葛根素口服油基纳米乳大鼠体内吸收转运通路研究

The pathway of absorption and conveying of puerarin microemulsion-in-oil

考察葛根素油基微乳在大鼠小肠的吸收动力学特征和最佳吸收部位,研究微乳的吸收转运通路。大鼠在体肠回流实验考察小肠吸收行为,通过阻断和未阻断淋巴液及药物浓度的变化确定吸收转运通路。葛根素油基微乳在各肠段均有吸收,各肠段的Ka、Papp大小顺序是回肠>十二指肠>空肠>结肠,且回肠的Ka、Papp值显著大于其他肠段,不同浓度的药物吸收速率差异不显著(P>0.05)。经胃肠道生物转运的葛根素中约有36.8%经淋巴途径进入体循环,63.2%经非淋巴途径吸收。葛根素微乳在回肠吸收最好,属被动转运;转运通路是淋巴和非淋巴转运。

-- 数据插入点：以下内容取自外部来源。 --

**config.mk**
```make
export PLATFORM = sky130hd
export DESIGN_NAME = bounded_ordered_list_engine
export DESIGN_NICKNAME = d
export VERILOG_FILES = /design/src/hw/rtl/bole_pkg.sv /design/src/hw/rtl/bole_mem.sv /design/src/hw/rtl/bole_ctrl.sv /design/src/hw/rtl/bounded_ordered_list_engine.sv
export SDC_FILE = /design/constraint.sdc
export NUM_CORES = 1
export LEC_CHECK = 0
export BUFFER_PORTS_ARGS = -buffer_cell sky130_fd_sc_hd__buf_4
export CORE_MARGIN = 1
export CORE_UTILIZATION = 25
export DETAILED_ROUTE_END_ITERATION = 10
export PLACE_DENSITY = 0.42
export SYNTH_ARGS = -nofsm -noshare
export SYNTH_HDL_FRONTEND = slang
export SYNTH_HIERARCHICAL = 1
export SYNTH_SLANG_ARGS = --single-unit
```
**constraint.sdc**
```tcl
create_clock -name clk -period 6.5 [get_ports clk]
set_input_delay 1.3 -clock clk [delete_from_list [all_inputs] [get_ports clk]]
set_output_delay 1.3 -clock clk [all_outputs]
set_load 0.01 [all_outputs]
```
**src/hw/rtl/bole_pkg.sv**
```systemverilog
// ----------------------------------------------------------------------------
// bole_pkg
// shared codes and field types of the bounded ordered list engine
// ----------------------------------------------------------------------------
package bole_pkg;

  localparam int FUNC_W = 4;
  localparam int POS_W  = 5;
  localparam int VAL_W  = 32;
  localparam int ST_W   = 3;

  typedef logic [FUNC_W-1:0]        func_t;
  typedef logic [POS_W-1:0]         pos_t;
  typedef logic signed [VAL_W-1:0]  val_t;
  typedef logic [ST_W-1:0]          status_t;

  localparam func_t FN_INS_HEAD = 4'd0;
  localparam func_t FN_INS_TAIL = 4'd1;
  localparam func_t FN_INS_POS  = 4'd2;
  localparam func_t FN_DEL_HEAD = 4'd3;
  localparam func_t FN_DEL_TAIL = 4'd4;
  localparam func_t FN_DEL_POS  = 4'd5;
  localparam func_t FN_SEARCH   = 4'd6;
  localparam func_t FN_DUMP_FWD = 4'd7;
  localparam func_t FN_DUMP_BWD = 4'd8;

  localparam status_t ST_OK       = 3'd0;
  localparam status_t ST_EMPTY    = 3'd1;
  localparam status_t ST_BADPOS   = 3'd2;
  localparam status_t ST_FULL     = 3'd3;
  localparam status_t ST_NOTFOUND = 3'd4;

endpackage

```
**src/hw/rtl/bole_mem.sv**
```systemverilog
// ----------------------------------------------------------------------------
// bole_mem
// element store: one write port, one read port, registered read data
// ----------------------------------------------------------------------------
module bole_mem #(
  parameter int DEPTH = 16,
  parameter int AW    = 4,
  parameter int DW    = 32
) (
  input  logic          clk,
  input  logic          we,
  input  logic [AW-1:0] waddr,
  input  logic [DW-1:0] wdata,
  input  logic          re,
  input  logic [AW-1:0] raddr,
  output logic [DW-1:0] rdata
);

  logic [DW-1:0] mem [DEPTH];
  logic [DW-1:0] rdata_r;

  always_ff @(posedge clk) begin
    if (we) begin
      mem[waddr] <= wdata;
    end
  end

  // data holds until the next read
  always_ff @(posedge clk) begin
    if (re) begin
      rdata_r <= mem[raddr];
    end
  end

  assign rdata = rdata_r;

endmodule

```
**src/hw/rtl/bole_ctrl.sv**
```systemverilog
// ----------------------------------------------------------------------------
// bole_ctrl
// operation sequencer: checks, shift walks, search, dump and result register
// ----------------------------------------------------------------------------
module bole_ctrl #(
  parameter int CAPACITY = 16,
  parameter int IW       = 4,
  parameter int CW       = 5
) (
  input  logic               clk,
  input  logic               rst_n,
  input  logic               in_valid,
  output logic               in_ready,
  input  bole_pkg::func_t    in_func,
  input  bole_pkg::pos_t     in_position,
  input  bole_pkg::val_t     in_item_value,
  output logic               out_valid,
  input  logic               out_ready,
  output bole_pkg::status_t  out_status,
  output bole_pkg::val_t     out_value,
  output bole_pkg::pos_t     out_found_position,
  output logic               out_last,
  output logic               mem_we,
  output logic [IW-1:0]      mem_waddr,
  output logic [31:0]        mem_wdata,
  output logic               mem_re,
  output logic [IW-1:0]      mem_raddr,
  input  logic [31:0]        mem_rdata
);
  import bole_pkg::*;

  localparam int LW   = (CW > IW + 1) ? CW : IW + 1;
  localparam int CMPW = ((LW > POS_W) ? LW : POS_W) + 1;

  localparam logic [2:0] S_IDLE = 3'd0;
  localparam logic [2:0] S_SHUP = 3'd1;
  localparam logic [2:0] S_PUT  = 3'd2;
  localparam logic [2:0] S_SHDN = 3'd3;
  localparam logic [2:0] S_SRCH = 3'd4;
  localparam logic [2:0] S_DUMP = 3'd5;
  localparam logic [2:0] S_FIN  = 3'd6;

  logic [2:0]    state_r, state_nxt;
  logic [CW-1:0] cnt_r, cnt_nxt;
  logic [IW-1:0] k_r, k_nxt;
  logic [IW-1:0] idx_r, idx_nxt;
  logic [IW-1:0] lim_r, lim_nxt;
  logic [31:0]   val_r, val_nxt;
  logic          bwd_r, bwd_nxt;
  status_t       st_r, st_nxt;

  logic          ov_r;
  status_t       ost_r;
  val_t          oval_r;
  pos_t          opos_r;
  logic          olast_r;

  logic          load;
  status_t       ld_st;
  val_t          ld_val;
  pos_t          ld_pos;
  logic          ld_last;
  logic          out_free;

  logic [CMPW-1:0] n_w, pos_w, k1_w, tgt_w;
  logic            accept;

  assign out_free = !ov_r || out_ready;
  assign in_ready = (state_r == S_IDLE);
  assign accept   = in_valid && in_ready;

  assign n_w   = CMPW'(cnt_r);
  assign pos_w = CMPW'(in_position);
  assign k1_w  = CMPW'(k_r) + CMPW'(1);

  always_comb begin
    state_nxt = state_r;
    cnt_nxt   = cnt_r;
    k_nxt     = k_r;
    idx_nxt   = idx_r;
    lim_nxt   = lim_r;
    val_nxt   = val_r;
    bwd_nxt   = bwd_r;
    st_nxt    = st_r;
    mem_we    = 1'b0;
    mem_waddr = k_r;
    mem_wdata = mem_rdata;
    mem_re    = 1'b0;
    mem_raddr = k_r;
    load      = 1'b0;
    ld_st     = ST_OK;
    ld_val    = '0;
    ld_pos    = '0;
    ld_last   = 1'b1;
    tgt_w     = '0;

    unique case (state_r)
      S_IDLE: begin
        if (accept) begin
          val_nxt = in_item_value;
          unique case (in_func) inside
            FN_INS_HEAD, FN_INS_TAIL, FN_INS_POS: begin
              if (in_func == FN_INS_HEAD) begin
                tgt_w = '0;
              end else if (in_func == FN_INS_TAIL) begin
                tgt_w = n_w;
              end else begin
                tgt_w = pos_w - CMPW'(1);
              end
              state_nxt = S_FIN;
              if (in_func == FN_INS_POS &&
                  (pos_w == '0 || pos_w > n_w + CMPW'(1))) begin
                st_nxt = ST_BADPOS;
              end else if (n_w >= CMPW'(CAPACITY)) begin
                st_nxt = ST_FULL;
              end else begin
                st_nxt  = ST_OK;
                cnt_nxt = cnt_r + CW'(1);
                idx_nxt = IW'(tgt_w);
                if (tgt_w == n_w) begin
                  state_nxt = S_PUT;
                end else begin
                  mem_re    = 1'b1;
                  mem_raddr = IW'(n_w - CMPW'(1));
                  k_nxt     = IW'(n_w - CMPW'(1));
                  state_nxt = S_SHUP;
                end
              end
            end
            FN_DEL_HEAD, FN_DEL_TAIL, FN_DEL_POS: begin
              if (in_func == FN_DEL_HEAD) begin
                tgt_w = '0;
              end else if (in_func == FN_DEL_TAIL) begin
                tgt_w = n_w - CMPW'(1);
              end else begin
                tgt_w = pos_w - CMPW'(1);
              end
              state_nxt = S_FIN;
              if (n_w == '0) begin
                st_nxt = ST_EMPTY;
              end else if (in_func == FN_DEL_POS && (pos_w == '0 || pos_w > n_w)) begin
                st_nxt = ST_BADPOS;
              end else begin
                st_nxt  = ST_OK;
                cnt_nxt = cnt_r - CW'(1);
                lim_nxt = IW'(n_w - CMPW'(1));
                if (tgt_w != n_w - CMPW'(1)) begin
                  mem_re    = 1'b1;
                  mem_raddr = IW'(tgt_w + CMPW'(1));
                  k_nxt     = IW'(tgt_w + CMPW'(1));
                  state_nxt = S_SHDN;
                end
              end
            end
            FN_SEARCH: begin
              if (n_w == '0) begin
                st_nxt    = ST_NOTFOUND;
                state_nxt = S_FIN;
              end else begin
                mem_re    = 1'b1;
                mem_raddr = '0;
                k_nxt     = '0;
                lim_nxt   = IW'(n_w - CMPW'(1));
                state_nxt = S_SRCH;
              end
            end
            FN_DUMP_FWD, FN_DUMP_BWD: begin
              if (n_w == '0) begin
                st_nxt    = ST_EMPTY;
                state_nxt = S_FIN;
              end else begin
                bwd_nxt   = (in_func == FN_DUMP_BWD);
                lim_nxt   = IW'(n_w - CMPW'(1));
                mem_re    = 1'b1;
                mem_raddr = (in_func == FN_DUMP_BWD) ? IW'(n_w - CMPW'(1)) : '0;
                k_nxt     = (in_func == FN_DUMP_BWD) ? IW'(n_w - CMPW'(1)) : '0;
                state_nxt = S_DUMP;
              end
            end
            default: begin
              state_nxt = S_IDLE;
            end
          endcase
        end
      end
      S_SHUP: begin
        mem_we    = 1'b1;
        mem_waddr = IW'(k1_w);
        if (k_r == idx_r) begin
          state_nxt = S_PUT;
        end else begin
          mem_re    = 1'b1;
          mem_raddr = k_r - IW'(1);
          k_nxt     = k_r - IW'(1);
        end
      end
      S_PUT: begin
        mem_we    = 1'b1;
        mem_waddr = idx_r;
        mem_wdata = val_r;
        state_nxt = S_FIN;
      end
      S_SHDN: begin
        mem_we    = 1'b1;
        mem_waddr = k_r - IW'(1);
        if (k_r == lim_r) begin
          state_nxt = S_FIN;
        end else begin
          mem_re    = 1'b1;
          mem_raddr = IW'(k1_w);
          k_nxt     = IW'(k1_w);
        end
      end
      S_SRCH: begin
        if (mem_rdata == val_r) begin
          if (out_free) begin
            load      = 1'b1;
            ld_pos    = POS_W'(k1_w);
            state_nxt = S_IDLE;
          end
        end else if (k_r == lim_r) begin
          if (out_free) begin
            load      = 1'b1;
            ld_st     = ST_NOTFOUND;
            state_nxt = S_IDLE;
          end
        end else begin
          mem_re    = 1'b1;
          mem_raddr = IW'(k1_w);
          k_nxt     = IW'(k1_w);
        end
      end
      S_DUMP: begin
        if (out_free) begin
          load    = 1'b1;
          ld_val  = val_t'(mem_rdata);
          ld_pos  = POS_W'(k1_w);
          ld_last = bwd_r ? (k_r == '0) : (k_r == lim_r);
          if (ld_last) begin
            state_nxt = S_IDLE;
          end else begin
            mem_re    = 1'b1;
            mem_raddr = bwd_r ? k_r - IW'(1) : IW'(k1_w);
            k_nxt     = bwd_r ? k_r - IW'(1) : IW'(k1_w);
          end
        end
      end
      S_FIN: begin
        if (out_free) begin
          load      = 1'b1;
          ld_st     = st_r;
          state_nxt = S_IDLE;
        end
      end
      default: begin
        state_nxt = S_IDLE;
      end
    endcase
  end

  always_ff @(posedge clk) begin
    if (!rst_n) begin
      state_r <= S_IDLE;
      cnt_r   <= '0;
      ov_r    <= 1'b0;
    end else begin
      state_r <= state_nxt;
      cnt_r   <= cnt_nxt;
      if (load) begin
        ov_r <= 1'b1;
      end else if (out_ready) begin
        ov_r <= 1'b0;
      end
    end
  end

  always_ff @(posedge clk) begin
    k_r   <= k_nxt;
    idx_r <= idx_nxt;
    lim_r <= lim_nxt;
    val_r <= val_nxt;
    bwd_r <= bwd_nxt;
    st_r  <= st_nxt;
    if (load) begin
      ost_r   <= ld_st;
      oval_r  <= ld_val;
      opos_r  <= ld_pos;
      olast_r <= ld_last;
    end
  end

  assign out_valid          = ov_r;
  assign out_status         = ost_r;
  assign out_value          = oval_r;
  assign out_found_position = opos_r;
  assign out_last           = olast_r;

endmodule

```
**src/hw/rtl/bounded_ordered_list_engine.sv**
```systemverilog
// ----------------------------------------------------------------------------
// bounded_ordered_list_engine
// ordered list of up to CAPACITY signed 32-bit values in a single memory
//
// in_* transfers carry an operation, a 1-based position and a value; out_*
// transfers carry status, value, position and a last mark. Inserts, deletes
// and searches give one result; a dump gives one result per element, the
// final one with out_last set. Undefined operation codes give no result.
// One item is worked at a time: in_ready is high only while the sequencer
// is idle. An insert at position p of a list of n elements moves the elements
// from the tail down to p with one memory read and write each, then places
// the value and posts the result; a delete moves the elements behind p one
// place forward, then posts; a search reads from the head until a match or
// the tail, and a dump reads each element in turn. The next input transfer
// can follow in the cycle after the final result is posted. Element memory
// read data is registered, and each walk step waits on its read.
// Results leave through an output register; while the receiver stalls the
// sequencer holds its place and no memory access is lost. Reset empties the
// list and drops a pending result; the memory itself is not cleared.
// ----------------------------------------------------------------------------
module bounded_ordered_list_engine #(
  parameter int CAPACITY = 16
) (
  input  logic               clk,
  input  logic               rst_n,
  input  logic               in_valid,
  output logic               in_ready,
  input  bole_pkg::func_t    in_func,
  input  bole_pkg::pos_t     in_position,
  input  bole_pkg::val_t     in_item_value,
  output logic               out_valid,
  input  logic               out_ready,
  output bole_pkg::status_t  out_status,
  output bole_pkg::val_t     out_value,
  output bole_pkg::pos_t     out_found_position,
  output logic               out_last
);
  import bole_pkg::*;

  localparam int IW = $clog2(CAPACITY);
  localparam int CW = $clog2(CAPACITY + 1);

  logic          mem_we;
  logic [IW-1:0] mem_waddr;
  logic [31:0]   mem_wdata;
  logic          mem_re;
  logic [IW-1:0] mem_raddr;
  logic [31:0]   mem_rdata;

  bole_ctrl #(
    .CAPACITY(CAPACITY),
    .IW      (IW),
    .CW      (CW)
  ) u_ctrl (
    .clk               (clk),
    .rst_n             (rst_n),
    .in_valid          (in_valid),
    .in_ready          (in_ready),
    .in_func           (in_func),
    .in_position       (in_position),
    .in_item_value     (in_item_value),
    .out_valid         (out_valid),
    .out_ready         (out_ready),
    .out_status        (out_status),
    .out_value         (out_value),
    .out_found_position(out_found_position),
    .out_last          (out_last),
    .mem_we            (mem_we),
    .mem_waddr         (mem_waddr),
    .mem_wdata         (mem_wdata),
    .mem_re            (mem_re),
    .mem_raddr         (mem_raddr),
    .mem_rdata         (mem_rdata)
  );

  bole_mem #(
    .DEPTH(CAPACITY),
    .AW   (IW),
    .DW   (VAL_W)
  ) u_mem (
    .clk  (clk),
    .we   (mem_we),
    .waddr(mem_waddr),
    .wdata(mem_wdata),
    .re   (mem_re),
    .raddr(mem_raddr),
    .rdata(mem_rdata)
  );

endmodule

```
==> out/qor.csv <==
stage;metric;value;unit
run_status;status;finished clean;
synthesis;yosysUniqueCellTypes;81;
sta;finalSetupViolCount;0;
critical_path;path_delay_family;compound AO/OA/AOI/OAI gates;
cts;ctsHoldBuffers;0;
cts;path_clk_slew;60;ps
die;io_pins;88;
synthesis;synth_cells;1441;
detailed_routing;viasPerCell;4.76;
die;start_util;25.3;%
placement;dp.cells;2875;
detailed_routing;dr_wl_met3;3950;microns
grt;antenna_found_initial;3;
sta;finalHoldViolCount;0;
synthesis;ys_seq_elements;642;
die;core;104000;sq um
die;dieArea;107000;sq um
cts;clock_path_buffers;3;
placement;port_buffers;87;
cells_and_area;num-fill-cells;10200;
sta;skew;30.3;ps
cts;postCtsSetupRepairBufs;0;
grt;grt_pass1_vias;14900;
placement;dp.final_hpwl;42300;microns
critical_path;critPathSlowestCell;dfxtp_1;
sta;final.setup.tns;0;ps
die;num_rows;118;
cts;clk_latency;630;ps
cts;cts_buffers;72;
critical_path;cp-end-kind;flop;
sta;post-route-min-period;5240;ps
pwr;p_int;0.00948;W
cells_and_area;layout.cells.non_filler;3005;
pwr;power.switching;0.00445;W
grt;grt.overflow.total;0;
detailed_routing;num_vias;14300;
detailed_routing;initialDrtViolationCount;1393;
pwr;leakage;9.90;nW
synthesis;synth_flop_cell;edfxtp_1;
detailed_routing;drc_errors;0;
critical_path;crit_type;flop to flop;
pwr;combPwrFrac;30.4;%
cts;cts_sinks;642;
grt;grt_max_degree;47;
synthesis;ys_async_sr_fraction;0;%
cells_and_area;fin_nets;1634;
sta;post-route-period-util;80.7;%
critical_path;cp-start-kind;flop;
synthesis;yosysWarnings;6;
hold_path;hp-class;flop to flop;
sta;relSlewSlack;28.8;%
synthesis;synth_area;26400;sq um
critical_path;critPathBufInv;3;
critical_path;crit_chain;inv_1, ha_1, inv_1, ha_1, nor2b_1, o21bai_1, a31oi_1, or2_1, a21o_1, o211ai_1, and3_4, o31ai_2, a221o_4, buf_4, mux4_2, a22oi_1, nand2_1;
critical_path;critPathMaxStageDelay;590;ps
pwr;clkPwrFrac;28.8;%
synthesis;synth_most_common_cell;edfxtp_1;
cts;cts_resized;0;
pwr;pwr-share-seq;40.8;%
cts;htree_levels;3;
sta;slew_violations;0;
cells_and_area;drive_gt1_share;26.7;%
grt;gr-usage-all-layers;14.2;%
sta;worstMarginPinSlew;1070;ps
cts;cts_tree;built;
critical_path;critPathMaxFanout;22;
grt;grt_pass1_wl;109000;microns
critical_path;arrival;5590;ps
pwr;vdd_drop_max;0.214;mV
detailed_routing;avgRoutedWirePerCell;25.2;microns
pwr;p_sw_share;31.9;%
synthesis;synthTopCellsByArea;edfxtp_1, mux4_2, a22oi_1;
sta;grt_setup_unrepaired;no;
detailed_routing;drtAntennaViolNets;0;
synthesis;yosysTopAreaCellShare;71.7;%
critical_path;cp.required;6850;ps
detailed_routing;drt-met1-wl;35000;microns
synthesis;synth_top_area_cell;edfxtp_1;
cts;clock-root-buffer;clkbuf_16;
die;die_width;327;microns
synthesis;syn-num-nets;1506;
synthesis;avgSynthCellArea;18.3;sq um
detailed_routing;drt-total-wl;75900;microns
sta;fmax;0.191;GHz
synthesis;yosysSeqAreaShare;72.6;%
detailed_routing;top_layer_used;met5;
run;max-cap-violations;0;
placement;place.gp.congestion;0.832;
cells_and_area;synthToLayoutAreaGrowth;18.7;%
detailed_routing;met2_wirelength;35300;microns
synthesis;synth_common_cells;edfxtp_1, mux4_2, nand2_1;
synthesis;synth-edff-count;629;
pwr;p_per_area;445;nW/um^2
die;die_y;327;microns
detailed_routing;first_pass_iters;5;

The best absorption location of puerarin microemulsion-in-oil in intestina parva of rat and pharmacokinetic characteristics, and the pathway of absorption and conveying of puerarin microemulsion were studied. In situ rat perfusion method was used to investigate the intestinal absorption of puerarin. Through the changes of drug concentration in blocked and unblocked lymphs, to determine the pathway of absorption and conveying. Puerarin microemulsion-in-oil can be absorbed in any part of intestine, and the Ka, Papp of every part is ileum 〉 duodenum 〉 jejunum 〉 colon, and the Ka, Papp of ileum is significantly larger than that of others. The absorption rate of different concentrations is not significantly different （P 〉 0.05）. The puerarin transited by gastrointestinal tract, about 36.8% is absorbed by the lymphatic channels to enter the systemic circulation and 63.2% is absorbed by the non-lymphatic channels. The best part of intestine to absorb puerarin microemulsion is ileum, and it is passive transport. The pathway of conveying is lymphoid and non-lymphoid transit.